Police arrest five in knife killing of 16 year old

Police said on Sunday they had arrested four young males and one girl in connection with the knife killing last week of a 16-year-old boy on a street in south London.

One of the arrests was made late on Saturday night and the other four early on Sunday morning. All five are being held at various south London police stations.

The four males are aged 16, 17, 18 and 22. The girl is 16.

Shakilus Townsend died in hospital on Friday morning after the attack in Thornton Heath the previous afternoon.

Police said they were looking for at least four people, including a young girl, who had been seen in the area armed with knives and a baseball bat.

They found Townsend with a stab wound in the entrance to a block of flats after receiving a call from a member of the public.

He was taken to St George's Hospital in Tooting, but was pronounced dead shortly after midnight.

His killing follows a spate of knife murders of teenagers in the capital this year.

Another 16-year-old, Ben Kinsella, was stabbed to death in Islington, north London, a week ago after a fight in a nightclub. Three teenagers appeared in court on Thursday charged with his murder.

His actress sister Brooke Kinsella, who appeared in "EastEnders", has appealed for young people to put an end to the violence that has plagued parts of the capital.

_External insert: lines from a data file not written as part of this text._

===== src/rtl/control_unit.sv =====
// control_unit: multicycle FSM sequencing datapath control for add/sub/and/addi/lw/sw/beq/j plus exceptions
module control_unit (
  input  logic       clk,
  input  logic       reset,
  input  logic [5:0] opcode,
  input  logic [5:0] funct,
  input  logic       Zero,
  input  logic       Overflow,
  output logic       PC_write,
  output logic       A_write,
  output logic       B_write,
  output logic       EPC_write,
  output logic       IRWrite,
  output logic       RegWrite,
  output logic       MemWrite,
  output logic       IorD,
  output logic [1:0] PCSource,
  output logic       seletor_ulaA,
  output logic [1:0] seletor_ulaB,
  output logic [2:0] Seletor,
  output logic [2:0] RegDst,
  output logic [3:0] MemtoReg,
  output logic       SrctoMem,
  output logic       HI_write,
  output logic       LO_write,
  output logic       FlagRegWrite,
  output logic [2:0] ShiftOP,
  output logic       SrInputSrc,
  output logic       SrNSrc,
  output logic [1:0] load_size,
  output logic [1:0] store_size,
  output logic [3:0] state_dbg
);
  typedef enum logic [3:0] {
    RESET, FETCH0, FETCH1, DECODE, R_EXEC, ADDI_EXEC, LW_REQ, LW_WAIT,
    LW_WB, SW_WR, BEQ_CMP, BEQ_TGT, JUMP, EXC
  } state_t;
  state_t state;
  logic   take;
  logic   r_ok, is_and;
  assign is_and = funct == 6'h24;
  assign r_ok   = funct == 6'h20 || funct == 6'h22 || is_and;
  always_ff @(posedge clk) begin
    if (reset) begin
      state <= RESET;
      take  <= 1'b0;
    end else begin
      if (state == BEQ_CMP) take <= Zero;
      case (state)
        RESET:     state <= FETCH0;
        FETCH0:    state <= FETCH1;
        FETCH1:    state <= DECODE;
        DECODE:    state <= opcode == 6'h00 ? (r_ok ? R_EXEC : EXC) :
                            opcode == 6'h08 ? ADDI_EXEC :
                            opcode == 6'h23 ? LW_REQ :
                            opcode == 6'h2B ? SW_WR :
                            opcode == 6'h04 ? BEQ_CMP :
                            opcode == 6'h02 ? JUMP : EXC;
        R_EXEC:    state <= (Overflow && !is_and) ? EXC : FETCH0;
        ADDI_EXEC: state <= Overflow ? EXC : FETCH0;
        LW_REQ:    state <= LW_WAIT;
        LW_WAIT:   state <= LW_WB;
        BEQ_CMP:   state <= BEQ_TGT;
        default:   state <= FETCH0;
      endcase
    end
  end
  assign state_dbg    = state;
  assign SrctoMem     = 1'b0;
  assign HI_write     = 1'b0;
  assign LO_write     = 1'b0;
  assign FlagRegWrite = 1'b0;
  assign ShiftOP      = 3'b000;
  assign SrInputSrc   = 1'b0;
  assign SrNSrc       = 1'b0;
  assign load_size    = 2'b00;
  assign store_size   = 2'b00;
  always_comb begin
    PC_write     = 1'b0;
    A_write      = 1'b0;
    B_write      = 1'b0;
    EPC_write    = 1'b0;
    IRWrite      = 1'b0;
    RegWrite     = 1'b0;
    MemWrite     = 1'b0;
    IorD         = 1'b0;
    PCSource     = 2'b00;
    seletor_ulaA = 1'b0;
    seletor_ulaB = 2'b00;
    Seletor      = 3'b000;
    RegDst       = 3'b000;
    MemtoReg     = 4'b0000;
    case (state)
      FETCH1: begin
        IRWrite      = 1'b1;
        seletor_ulaB = 2'b01;
        Seletor      = 3'b001;
        PC_write     = 1'b1;
      end
      DECODE: begin
        A_write = 1'b1;
        B_write = 1'b1;
      end
      R_EXEC: begin
        seletor_ulaA = 1'b1;
        Seletor      = funct == 6'h20 ? 3'b001 : funct == 6'h22 ? 3'b010 : 3'b011;
        RegDst       = 3'b001;
        RegWrite     = !(Overflow && !is_and);
      end
      ADDI_EXEC: begin
        seletor_ulaA = 1'b1;
        seletor_ulaB = 2'b10;
        Seletor      = 3'b001;
        RegWrite     = !Overflow;
      end
      LW_REQ, LW_WAIT, LW_WB, SW_WR: begin
        IorD         = 1'b1;
        seletor_ulaA = 1'b1;
        seletor_ulaB = 2'b10;
        Seletor      = 3'b001;
        MemtoReg     = state == LW_WB ? 4'b0001 : 4'b0000;
        RegWrite     = state == LW_WB;
        MemWrite     = state == SW_WR;
      end
      BEQ_CMP: begin
        seletor_ulaA = 1'b1;
        Seletor      = 3'b010;
      end
      BEQ_TGT: begin
        seletor_ulaB = 2'b11;
        Seletor      = 3'b001;
        PC_write     = take;
      end
      JUMP: begin
        PCSource = 2'b01;
        PC_write = 1'b1;
      end
      EXC: begin
        seletor_ulaB = 2'b01;
        Seletor      = 3'b010;
        EPC_write    = 1'b1;
        PCSource     = 2'b10;
        PC_write     = 1'b1;
      end
      default: ;
    endcase
  end
endmodule


===== config.mk =====
export PLATFORM = sky130hd
export DESIGN_NAME = control_unit
export DESIGN_NICKNAME = d
export VERILOG_FILES = /design/src/rtl/control_unit.sv
export SDC_FILE = /design/constraint.sdc
export NUM_CORES = 1
export LEC_CHECK = 0
export ABC_AREA = 1
export CAP_MARGIN = 20
export CORE_MARGIN = 4
export CORE_UTILIZATION = 30
export DETAILED_ROUTE_END_ITERATION = 8
export PLACE_DENSITY = 0.75
export SETUP_SLACK_MARGIN = 0.5
export SLEW_MARGIN = 25
export SYNTH_ARGS = -nofsm -noshare
export SYNTH_HDL_FRONTEND = slang
export SYNTH_SLANG_ARGS = --single-unit

===== constraint.sdc =====
create_clock -name clk -period 2.37 [get_ports clk]
set_clock_uncertainty 0.1 [all_clocks]
set_input_delay 0.3555 -clock clk [delete_from_list [all_inputs] [get_ports clk]]
set_output_delay 0.3555 -clock clk [all_outputs]
set_load 0.01 [all_outputs]

After elaboration in Yosys (flattened, before gate mapping)
Index checks and enable logic that the tools add are counted.
Word-level totals
  flip-flop bits (word level): 5
  input port bits: 16
  output and inout port bits: 40
Operators by class
  multiplexer cells: 26
  reduce and logical (&&, ||, !) cells: 14
  eq/ne operators: 21
Operator list (count)
  $pmux W4 S8: 1
  $eq A6 B6 Y1 const B: 5
  $eq A4 B4 Y1 const B: 6
  $mux W4: 6
  $eq A4 B3 Y1 const B: 4
  $reduce_or A7 Y1: 2
  $pmux W2 S3: 2
  $mux W1: 11
  $eq A4 B2 Y1 const B: 2
  $eq A6 B2 Y1 const B: 1
  $eq A6 B3 Y1 const B: 1
  $eq A6 B4 Y1 const B: 1
  $logic_not A6 Y1: 1
  $mux W3: 2
  $reduce_or A5 Y1: 1
  $eq A4 B1 Y1 const B: 1
  $pmux W2 S2: 1
  $reduce_or A2 Y1: 2
  $reduce_or A4 Y1: 1
  $logic_not A1 Y1: 3
  $pmux W1 S3: 1
  $reduce_or A3 Y1: 1
  $logic_or A1 B1 Y1: 2
  $mux W2: 1
  other kinds (2): 2

Logic depth before layout (Yosys ltp)
Gate-level depths: netlist (run 1).
  word-level depth: 8
  gate-level depth with buffers: 9
  gate-level depth less buffers: 9

Worst setup path after synthesis (run 1)
Ideal clock, no wire load.
  path kind: register to output
  start: register state[0] (netlist: state_dbg[0])
  end: output port seletor_ulaB[0]
  setup slack: 765 ps
  cell stages (with the launch flop): 7
  arrival: 1149 ps
  cell sequence: dfxtp_1 > inv_2 > nor2_1 > inv_1 > nor3_2 > nor2_1 > o21ai_0
Between the ends
  word-level cells in the longest chain between the ends: 3
RTL lines
  start, declared: line 38  | state_t state;
  start signal, assigned: line 53  | DECODE: state <= opcode == 6'h00 ? (r_ok ? R_EXEC : EXC) :
  start signal, assigned: line 59  | R_EXEC: state <= (Overflow && !is_and) ? EXC : FETCH0;
  start signal, assigned: line 60  | ADDI_EXEC: state <= Overflow ? EXC : FETCH0;
  $eq A4 B4 Y1 (tied with other cells): line 93  | case (state)
  $reduce_or A5 Y1 (no source line) / $reduce_or A2 Y1 (equally long branches)
  $pmux W2 S3 (*): line 93
  end, declared: line 19  | output logic [1:0] seletor_ulaB,
Mark *: on every way between the ends. The rest lies on a longest branch, timed or not.

Worst setup path in the final report (run 1)
  start: register state[3] (netlist: state_dbg[3])
  end: output port PCSource[1]
Between the ends
  word-level cells in the longest chain between the ends: 2
RTL lines
  $eq A4 B4 Y1: line 93
  $pmux W2 S2 (*): line 93
  end, declared: line 17  | output logic [1:0] PCSource,
Marks and branches as above.

==> impl_metrics.json, run 1 <==
{
  "whs_ns": 0.3969,
  "finalHoldViolations": 0,
  "grt_pass1_vias": 806,
  "crit_fanout": 6,
  "holdBufCountCts": 0,
  "post-route-drc-count": 0,
  "wirelength_um": 2133,
  "diodes": 0,
  "period_minus_slack_ns": 1.857,
  "core_sq_um": 2297,
  "via_count": 927,
  "dieHeight_um": 58.07,
  "post-route-period-util_pct": 78.36,
  "die_area_sq_um": 3372,
  "setup_viol": 0,
  "cts.sinks": 5,
  "grtUsageTotal_pct": 11.41,
  "post-dp-hpwl_um": 1735,
  "nets": 198,
  "final_cell_mix": "nand2_1, conb_1, inv_1",
  "synthCells": 136,
  "rsz0062_at_grt": "yes",
  "wl_per_cell_um": 10.21,
  "clkLatencyLatePin_ns": 0.24,
  "timing.final.ws_setup_ns": 0.5129,
  "ys_types": 21,
  "htreeDepth": 1,
  "dp_slack_ns": -0.01778,
  "postSynthAreaPerCell_sq_um": 5.529,
  "grt_overflow": 0,
  "row_count": 17,
  "cts_tree": "built",
  "worst-setup-path-type": "register to primary output",
  "startpoint_type": "register",
  "slew_violations": 0,
  "hp-class": "register to register",
  "syn-cell-area_sq_um": 752.0,
  "synthSimpleGateAreaFrac_pct": 41.76,
  "cts-root-buf": "clkbuf_4",
  "synth_top_family_by_area": "simple AND/OR/NAND/NOR gates",
  "areaGrowthSynthToFinish_pct": 56.07,
  "synth_adder_area_share_pct": 0,
  "synth_seq_cells": 5,
  "antenna_found_initial": 0,
  "synth_xor_area_share_pct": 0,
  "via_per_inst": 4.435,
  "io_buffer_count": 36,
  "final_common_cell": "nand2_1",
  "maxCapViolCount": 0,
  "cts_buffers": 3,
  "ios": 56,
  "layout-drive-gt1-share_pct": 24.86,
  "grt_max_degree": 7,
  "ir_worst_vdd_v": 0.0001942,
  "crit_path_end_kind": "primary output",
  "yosysSeqAreaShare_pct": 13.31,
  "synth_compound_area_share_pct": 11.48,
  "gp_congestion": 0.8078,
  "clk_pin_slew_ns": 0.04,
  "leakagePower_uw": 0.0006717,
  "crit_required_ns": 1.91,
  "drt-initial-drc-count": 31,
  "start_util_pct": 32.73,
  "powerDensity_nw_per_um2": 367.5,
  "clock_path_buffers": 2,
  "timing.fmax_mhz": 538.5,
  "status": "finished clean",
  "synthMuxAreaShare_pct": 0,
  "yosysWarnings": 0,
  "tns_ns": 0,
  "crit_arrival_ns": 1.40,
  "die_w_um": 58.07,
  "grt_pass1_wl_um": 3125,
  "ant_nets": 0,
  "dr.pass1.iters": 4
}
## report_power, final
group	internal [uW]	total [uW]	switching [uW]
combinational	96.2	226	129
clock	63.5	95.9	32.4
sequential	94.2	110	15.6
## cells in the mapped netlist
| master | count | area, sq um |
|---|---|---|
| nor3_1 | 1 | 5.000 |
| nor2_1 | 22 | 82.58 |
| nand2_2 | 2 | 12.51 |
| buf_4 | 21 | 157.7 |
| nor2_4 | 1 | 11.26 |
| inv_1 | 20 | 75.07 |
| a211oi_1 | 1 | 7.510 |
| nand3_1 | 15 | 75.07 |
| o21ai_0 | 6 | 30.03 |
| o21ai_1 | 1 | 5.000 |
| nor3_2 | 1 | 10.01 |
| nand3b_1 | 1 | 7.510 |
| nand2_1 | 21 | 78.83 |
| o211ai_1 | 1 | 7.510 |
| nand4_1 | 1 | 6.260 |
| a21oi_1 | 6 | 30.03 |
| conb_1 | 1 | 3.750 |
| a31oi_1 | 1 | 6.260 |
| nor2_2 | 4 | 25.02 |
| dfxtp_1 | 5 | 100.1 |
| inv_2 | 4 | 15.01 |
## flip-flops by register name, summed over array words and instances, names as in the netlist
| register | flops |
|---|---|
| take | 1 |
| state_dbg | 4 |
## layout make-up
cell class              instances  area, sq um
fillers                       228         1124
multi-input cells             104        529.3
repair buffers                 44        380.4
flip-flops and latches          5        107.6
inverters                      24        95.09
well taps                      28        35.03
clock buffers                   4        26.28
## metal layers
layer,global-route usage (%),wire (um),part of all wire [%],up-vias
met3,1.782,225,11,2
li1,-,-,-,479
met2,22.90,1172,55,40
met1,11.61,718,34,406
met5,0,0,0,-
met4,3.974,16,0.75,0
## cell families after synthesis
group / count (synthesis)
AOI/OAI and AO/OA: 16
buffers and inverters: 45
DFF: 5
other: 1
and+or+nand+nor: 69
## metrics by stage
step	instance area, sq um	std cells	util [%]	total power (uW)
final	1174	209	51.09	431.3
after global routing	1174	209	51.09	460.1
after CTS	1134	206	49.35	418.9
after detailed placement	1057	197	46.02	321.4
after global placement	1057	197	46.02	318.2
after floorplan	819.5	154	-	238.1
## worst max-delay path, cell delays in order (launching register included)
cell	delay, ns
dfxtp_2	0.37
inv_4	0.07
buf_4	0.14
nor3_4	0.21
buf_4	0.13
dlygate4sd2_1	0.25
## worst paths after layout
path         cells past startpoint          from  slack (ns)      endpoint
min reg2reg                      2          take        0.40          take
max reg2reg                      8  state_dbg[2]        0.99  state_dbg[2]
min                              2          take        0.40          take
max                              5  state_dbg[3]        0.51   PCSource[1]
## timing repair
action | CTS | global route
pin swaps | 9 | 2
gates resized for setup | 52 | 16
buffers inserted | 5 | 3
endpoints found under the setup margin | 17 | 8
No activity file was read; power rests on OpenSTA's default activity.
==> run 2: changes to the inputs <==
==> constraint.sdc (replaced) <==
create_clock -name clk -period 1.8 [get_ports clk]
set_clock_uncertainty 0.1 [all_clocks]
set_input_delay 0.27 -clock clk [delete_from_list [all_inputs] [get_ports clk]]
set_output_delay 0.27 -clock clk [all_outputs]
set_load 0.01 [all_outputs]
==> run 2 against run 1 <==
  * Via count increased by 13%
  * Hold slack gained 0.020 ns
  * Clock power up 33%
  * Global-route usage is 3.7 points higher
  * Register-to-register slack got worse by 0.61 ns
  * Largest power group unchanged
==> impl_metrics.json, run 2 (same netlist as run 1, synthesis figures left out) <==
{
  "status": "finished clean",
  "reg2reg_slack_ns": 0.38,
  "final_cell_mix": "conb_1, buf_4, buf_6",
  "clkPwrFrac_pct": 17.9,
  "crit_path_end_kind": "primary output",
  "crit_fanout": 4,
  "antenna_found_initial": 0,
  "timing.fmax_mhz": 575.9,
  "wirelength_um": 2704,
  "holdBufCountCts": 0,
  "maxCapViolCount": 0,
  "cts_buffers": 3,
  "nets": 218,
  "powerDensity_nw_per_um2": 474.5,
  "period_minus_slack_ns": 1.736,
  "row_count": 17,
  "grt_max_degree": 7,
  "gp_congestion": 0.8276,
  "core_sq_um": 2297,
  "cts.sinks": 5,
  "seqPwrFrac_pct": 20.6,
  "crit_arrival_ns": 1.37,
  "wl_per_cell_um": 11.81,
  "leakagePower_uw": 0.0008471,
  "grt_pass1_wl_um": 4057,
  "fin_util_pct": 65.85,
  "htreeDepth": 1,
  "drt-initial-drc-count": 26,
  "grt_overflow": 0,
  "ios": 56,
  "post-route-period-util_pct": 96.47,
  "crit_end": "PC_write",
  "nFillCells": 203,
  "p_int_uw": 414.5,
  "startpoint_type": "register",
  "areaGrowthSynthToFinish_pct": 101.2,
  "power_switching_uw": 303.3,
  "slew_violations": 0,
  "swShare_pct": 42.26,
  "worst_r2r_path_depth": 11,
  "via_per_inst": 4.585,
  "post-dp-hpwl_um": 1837,
  "setup_viol": 0,
  "rsz0062_at_grt": "yes",
  "dr.pass1.iters": 4,
  "finalInstanceArea_sq_um": 1513,
  "io_buffer_count": 36,
  "clkLatencyLatePin_ns": 0.24,
  "crit_required_ns": 1.43,
  "via_count": 1050,
  "ant_nets": 0,
  "ir_worst_vdd_v": 0.0004263,
  "hp-class": "input port to register",
  "layout-drive-gt1-share_pct": 52.24,
  "dpl_cell_area_sq_um": 1224,
  "clock_path_buffers": 2,
  "share_comb_of_total_power_pct": 61.5,
  "r2r-start": "state_dbg[0]",
  "cts-root-buf": "clkbuf_4",
  "finalHoldViolations": 0,
  "diodes": 0,
  "clk_pin_slew_ns": 0.04,
  "die_area_sq_um": 3372,
  "die_w_um": 58.07,
  "cts_tree": "built",
  "dieHeight_um": 58.07,
  "grt_pass1_vias": 984,
  "post-route-drc-count": 0,
  "crit_path_start": "state_dbg[0]",
  "r2r-end": "state_dbg[3]",
  "largest_reg_flops": 4,
  "worst-setup-path-type": "register to primary output",
  "start_util_pct": 32.73,
  "grtUsageTotal_pct": 15.10
}
[run 2: changes by cell type in the layout (fill, tap and decap cells not counted), moves of 6 or more]
cell,delta
dlygate4sd2_1,-9
nand2_1,-6
clkdlybuf4s50_1,-8
nor2_1,-7
buf_4,+12
buf_6,+17
[run 2: critical path, cell delays in order, from the launching register on]
cell,delay (ns)
dfxtp_4,0.38
inv_6,0.05
nor2_4,0.10
inv_2,0.06
nor3_4,0.14
buf_6,0.14
nor2_4,0.04
nand3b_1,0.08
buf_2,0.14
[run 2: routing by layer]
metal  GRT usage (%)  vias to the layer above  share of wire, %
met5               0                        -                 0
met3           2.004                        4               8.7
li1                -                      518                 -
met2           31.13                       52                56
met4           3.974                        0               1.1
met1           15.44                      476                34
[run 2: power groups by stage]
| stage | sequential [uW] | combinational, uW | clock, uW |
|---|---|---|---|
| after detailed placement | 142 | 351 | 0 |
| after global placement | 142 | 346 | 0 |
| after floorplan | 146 | 206 | 0 |
| after CTS | 144 | 387 | 133 |
| final | 148 | 442 | 128 |
| after global routing | 150 | 477 | 140 |
[run 2: layout make-up]
| type | instances | area, sq um | share of cell area, % |
|---|---|---|---|
| Clock buffer | 4 | 26.28 | 1.737 |
| Inverter | 24 | 115.1 | 7.610 |
| Multi-Input combinational cell | 104 | 656.9 | 43.42 |
| Sequential cell | 5 | 115.1 | 7.610 |
| Tap cell | 28 | 35.03 | 2.316 |
| Timing Repair Buffer | 64 | 564.3 | 37.30 |
[run 2: worst min path at each step]
stage / startpoint / endpoint / slack (ns) / depth (start not counted)
floorplan: reset / state_dbg[0] / 0.23 / 1
global placement: take / take / 0.37 / 2
detailed placement: take / take / 0.39 / 2
CTS: take / take / 0.40 / 2
global route: take / take / 0.44 / 2
finish: funct[1] / state_dbg[2] / 0.42 / 7
[run 2: metrics by stage]
stage / hold slack, ns / std cells / setup TNS [ns] / power [uW] / setup slack (ns)
finish: 0.4166 / 229 / 0 / 717.7 / 0.06358
global route: 0.4409 / 229 / -0.004185 / 768.0 / -0.004185
CTS: 0.4023 / 226 / 0 / 664.7 / 0.09816
detailed placement: 0.3905 / 209 / -1.265 / 493.2 / -0.4140
global placement: 0.3735 / 209 / -1.037 / 488.3 / -0.3694
floorplan: 0.2294 / 154 / 0 / 352.0 / 0.4251
[run 2: what timing repair did]
item,CTS,global route
endpoints found under the setup margin,24,23
buffers inserted,13,3
resized for setup,128,32
pin swaps,20,18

Metropolitan Police Commissioner Ian Blair said he would do everything in his power to tackle the problem.

London Mayor Boris Johnson said he was shocked by the murders and had warned his children not to intervene if they see a fight in the street.

On Wednesday, police said they had arrested 1,214 people in London during a six-week crackdown on knife crime.

A report from a committee chaired by Cherie Booth, the barrister wife of former prime minister Tony Blair, called on the government to set up a Violence Reduction Unit to tackle the national scourge of violent street crime.

The Street Weapons Commission report said the new unit should carry out an audit of gun and knife crime hotspots and look at the local prevention policies and what could be done to improve them.

"If we don't act now then the implications are serious for our future individual safety, community wellbeing and our society," it said.

"We believe tackling gun and knife crime should be an urgent national priority for everyone from the Government downwards.

"It needs coordinated and strategic leadership from the centre, effective enforcement to help reduce the attraction of knife and gang culture and effective intervention and youth services on the ground to divert those young people most at risk."